— EXERCISE REQUIREMENTS —
For the material below, state how many lines have the word "cells" in them, with no other words.

— EXERCISE MATERIAL —
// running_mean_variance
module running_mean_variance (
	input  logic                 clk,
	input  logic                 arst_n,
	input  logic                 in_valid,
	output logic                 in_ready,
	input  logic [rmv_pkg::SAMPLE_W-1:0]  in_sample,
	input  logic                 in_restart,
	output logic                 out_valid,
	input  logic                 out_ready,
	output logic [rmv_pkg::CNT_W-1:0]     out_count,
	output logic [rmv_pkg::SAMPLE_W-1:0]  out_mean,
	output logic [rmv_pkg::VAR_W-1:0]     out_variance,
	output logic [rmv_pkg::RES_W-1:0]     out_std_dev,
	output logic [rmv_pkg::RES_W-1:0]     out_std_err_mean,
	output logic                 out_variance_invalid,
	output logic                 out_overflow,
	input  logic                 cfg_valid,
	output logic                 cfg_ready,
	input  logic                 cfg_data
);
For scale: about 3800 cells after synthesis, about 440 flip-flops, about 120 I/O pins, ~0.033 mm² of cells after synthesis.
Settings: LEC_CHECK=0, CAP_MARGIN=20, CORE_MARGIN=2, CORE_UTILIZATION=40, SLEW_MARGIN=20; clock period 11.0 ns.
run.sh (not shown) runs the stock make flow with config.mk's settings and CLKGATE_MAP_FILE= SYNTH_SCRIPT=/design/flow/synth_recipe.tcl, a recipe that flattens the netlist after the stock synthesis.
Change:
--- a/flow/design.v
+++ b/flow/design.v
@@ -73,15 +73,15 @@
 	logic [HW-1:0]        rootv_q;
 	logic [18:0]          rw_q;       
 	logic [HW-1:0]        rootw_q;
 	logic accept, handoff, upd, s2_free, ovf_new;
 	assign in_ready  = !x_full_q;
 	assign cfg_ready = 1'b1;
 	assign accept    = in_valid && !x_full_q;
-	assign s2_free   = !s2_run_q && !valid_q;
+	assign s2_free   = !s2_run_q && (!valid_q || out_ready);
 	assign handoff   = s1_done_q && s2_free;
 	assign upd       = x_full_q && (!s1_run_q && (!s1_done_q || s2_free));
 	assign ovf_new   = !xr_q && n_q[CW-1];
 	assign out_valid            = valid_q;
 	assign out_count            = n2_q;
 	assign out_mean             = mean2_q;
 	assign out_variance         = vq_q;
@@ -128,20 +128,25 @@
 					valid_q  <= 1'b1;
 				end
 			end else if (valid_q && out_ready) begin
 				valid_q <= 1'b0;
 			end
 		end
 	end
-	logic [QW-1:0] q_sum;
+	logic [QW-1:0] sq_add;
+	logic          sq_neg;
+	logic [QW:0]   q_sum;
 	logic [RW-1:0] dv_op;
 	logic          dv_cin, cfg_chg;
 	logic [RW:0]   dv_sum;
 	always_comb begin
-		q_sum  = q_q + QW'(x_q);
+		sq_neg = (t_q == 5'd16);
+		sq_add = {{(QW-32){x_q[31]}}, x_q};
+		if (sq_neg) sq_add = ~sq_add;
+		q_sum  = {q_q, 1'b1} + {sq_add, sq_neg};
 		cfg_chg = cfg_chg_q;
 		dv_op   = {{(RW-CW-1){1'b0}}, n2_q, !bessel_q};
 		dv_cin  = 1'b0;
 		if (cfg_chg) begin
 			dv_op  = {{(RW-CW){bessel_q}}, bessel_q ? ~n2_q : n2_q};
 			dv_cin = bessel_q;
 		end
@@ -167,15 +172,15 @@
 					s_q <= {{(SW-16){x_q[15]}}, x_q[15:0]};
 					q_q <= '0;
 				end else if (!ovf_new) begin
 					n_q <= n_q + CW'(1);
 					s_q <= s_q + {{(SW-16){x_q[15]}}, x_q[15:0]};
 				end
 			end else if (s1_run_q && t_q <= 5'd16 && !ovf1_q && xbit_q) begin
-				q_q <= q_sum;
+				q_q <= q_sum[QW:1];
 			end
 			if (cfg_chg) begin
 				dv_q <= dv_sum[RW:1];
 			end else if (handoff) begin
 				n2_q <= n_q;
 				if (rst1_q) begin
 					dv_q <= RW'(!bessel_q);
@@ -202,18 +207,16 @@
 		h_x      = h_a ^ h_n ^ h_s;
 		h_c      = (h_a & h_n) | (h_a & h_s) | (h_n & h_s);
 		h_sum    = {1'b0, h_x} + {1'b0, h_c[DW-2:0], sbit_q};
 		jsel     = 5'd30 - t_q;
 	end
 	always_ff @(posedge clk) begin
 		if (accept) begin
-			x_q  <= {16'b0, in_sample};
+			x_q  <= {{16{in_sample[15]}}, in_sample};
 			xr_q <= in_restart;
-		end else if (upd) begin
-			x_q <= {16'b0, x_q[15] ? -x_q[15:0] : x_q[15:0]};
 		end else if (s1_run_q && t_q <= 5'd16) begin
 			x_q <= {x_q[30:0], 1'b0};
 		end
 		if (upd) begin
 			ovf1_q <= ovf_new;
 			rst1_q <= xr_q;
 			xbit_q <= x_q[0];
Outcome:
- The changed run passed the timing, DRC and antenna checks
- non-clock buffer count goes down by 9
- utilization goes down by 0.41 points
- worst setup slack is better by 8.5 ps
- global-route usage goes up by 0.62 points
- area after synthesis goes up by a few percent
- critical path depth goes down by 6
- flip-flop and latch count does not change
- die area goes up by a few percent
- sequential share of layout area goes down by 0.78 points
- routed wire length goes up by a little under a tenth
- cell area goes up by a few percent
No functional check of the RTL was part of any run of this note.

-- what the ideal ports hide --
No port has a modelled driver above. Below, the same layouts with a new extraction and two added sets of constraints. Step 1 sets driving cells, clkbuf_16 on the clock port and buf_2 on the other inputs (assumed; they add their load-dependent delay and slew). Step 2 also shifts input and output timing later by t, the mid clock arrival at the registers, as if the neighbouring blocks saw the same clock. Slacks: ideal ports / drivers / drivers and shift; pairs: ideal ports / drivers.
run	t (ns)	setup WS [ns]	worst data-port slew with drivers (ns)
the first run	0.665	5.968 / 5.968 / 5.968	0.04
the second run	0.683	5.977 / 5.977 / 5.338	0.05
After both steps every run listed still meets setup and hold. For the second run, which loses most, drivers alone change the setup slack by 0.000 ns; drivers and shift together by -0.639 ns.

— TASK OUTPUT —
2